Friday, April 30, 2010
Let's hear it for the Red, White, and Blue: Spring Turkey opens May 1st!
New York State is one of the top turkey hunting states in the East. The spring seasons lasts from May 1 until May 31st with hunting in the mornings (1/2 hour before sunrise until noon) and a 2 tom limit for the season (as in, a bearded turkey...a jake will do, but no hens). To get more information about Wild Turkey hunting, including harvesting information and safety, look at the NY State DEC website.
Wild turkeys were nearly extinct in New York State a hundred years ago due to habitat loss and over hunting, but with proper management, they have made an incredible recovery. More can be read about this interesting history in NYS DEC's "Wild Turkey Management Plan". The plan outlines the history of wild turkeys in the state and their re-establishment. The Wild Turkey Management Plan also states, "Now that the wild turkey has been restored to New York State, our goal is to ensure that a vigorous, self-sustaining population is maintained in all suitable habitats of the State. Furthermore, turkeys will be managed to best meet the needs and desires of the people of the State of New York, using the steps outlined in this plan." In managing New York’s wild turkey resource, DEC focuses on four primary areas; Monitoring and Protecting the Wild Turkey Population; Public Use and Enjoyment of the Wild Turkey; Turkey Nuisance and Damage Management; Information and Outreach. Thanks to proper management wild turkey can be on the dinner table in Seneca County!
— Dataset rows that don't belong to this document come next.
### design/flow/design.v
`timescale 1ns / 1ps
module edge_detect(
    input clk,
    input reset,
    input [23:0] RGB_Edge, 
    input [7:0] top,
    input [7:0] bot,
    input [7:0] left,
    input [7:0] right,
    input [7:0] top_left,
    input [7:0] top_right,
    input [7:0] bot_left,
    input [7:0] bot_right,
    output reg [23:0] RGB_Edge_Detected
    );
    integer transform;
    initial begin
        RGB_Edge_Detected   = 0;
    end
    always @(posedge clk)begin
        if(reset)begin
            RGB_Edge_Detected   = 0;
            end
        else begin
            transform =  (RGB_Edge[15:8] << 3) -
                         top -
                         bot -
                         left -
                         right -
                         top_left -
                         top_right-
                         bot_left -
                         bot_right;
            RGB_Edge_Detected[7:0]=transform;  
            RGB_Edge_Detected[15:8]=transform;  
            RGB_Edge_Detected[23:16]=transform;  
            end
       end
endmodule
### design/flow/run.sh
#!/bin/bash
# OpenROAD 26Q1-2900-gdf79404cd8, Yosys 0.63+post, stock flow scripts
make -C /OpenROAD-flow-scripts/flow DESIGN_CONFIG=/design/flow/config.mk WORK_HOME=/design/flow/orfs finish
### design/flow/config.mk
export PLATFORM = sky130hd
export DESIGN_NAME = edge_detect
export DESIGN_NICKNAME = edge_detect
export VERILOG_FILES = /design/flow/design.v
export SDC_FILE = /design/flow/constraint.sdc
export NUM_CORES = 4
export LEC_CHECK = 1
export CORE_UTILIZATION = 30
### design/flow/constraint.sdc
current_design edge_detect

set clk_period 6.1
set clk_io_pct 0.2

create_clock -name clk0 -period $clk_period [get_ports {clk}]

set non_clock_inputs [all_inputs -no_clocks]
set_input_delay [expr $clk_period * $clk_io_pct] -clock clk0 $non_clock_inputs
set_output_delay [expr $clk_period * $clk_io_pct] -clock clk0 [all_outputs]
**flow/design.v**
```verilog
`timescale 1ns / 1ps
module smooth(
    input clk,
    input reset,
    input [23:0] RGB_Smooth, 
    input [7:0] top,
    input [7:0] bot,
    input [7:0] left,
    input [7:0] right,
    input [7:0] top_left,
    input [7:0] top_right,
    input [7:0] bot_left,
    input [7:0] bot_right,
    output reg [23:0] RGB_Smoothened
    );
    integer transform;
    initial begin
        RGB_Smoothened   = 0;
    end
    always @(posedge clk)begin
        if(reset)begin
            RGB_Smoothened   = 0;
            end
        else begin
            transform =  RGB_Smooth[15:8] +
                         top +
                         bot +
                         left +
                         right +
                         top_left +
                         top_right +
                         bot_left +
                         bot_right;
            RGB_Smoothened[7:0]=(transform >> 3) - (transform >> 6);  
            RGB_Smoothened[15:8]=(transform >> 3) - (transform >> 6);  
            RGB_Smoothened[23:16]=(transform >> 3) - (transform >> 6);  
            end
       end
endmodule
```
I have found the easiest way to prepare a turkey is by breasting it. Lay the turkey on its back, and cut a small incision along the top of the breast bone just long enough to be able to grab the skin to pull it back. The skin with the feathers should easily pull away from the breast meat. Once the breast meat is exposed, carefully run your knife (a fillet or boning knife works well) along the breast bone and ribs until the breast is cut free. Be careful not to cut the crop which is located at the top of the breast bones (inside the v shape) and can be a bit stinky. There are a few useful videos of turkey breasting posted on You Tube (use your discretion, I am not endorsing this particular video or any of them). There will be a lot of meat with each breast which can be used in any turkey breast recipe, and the flavor will be more intense and delicious. If you wrap the meat in butcher paper it will keep in the freezer for a good six months (until Thanksgiving). Often there are some scraps of meat still on the bird after the breasts are removed, including some thigh and leg meat which can be tough if traditionally cooked as whole pieces. I remove any remaining white pieces of meat and choice pieces of leg meat to use for the following recipe....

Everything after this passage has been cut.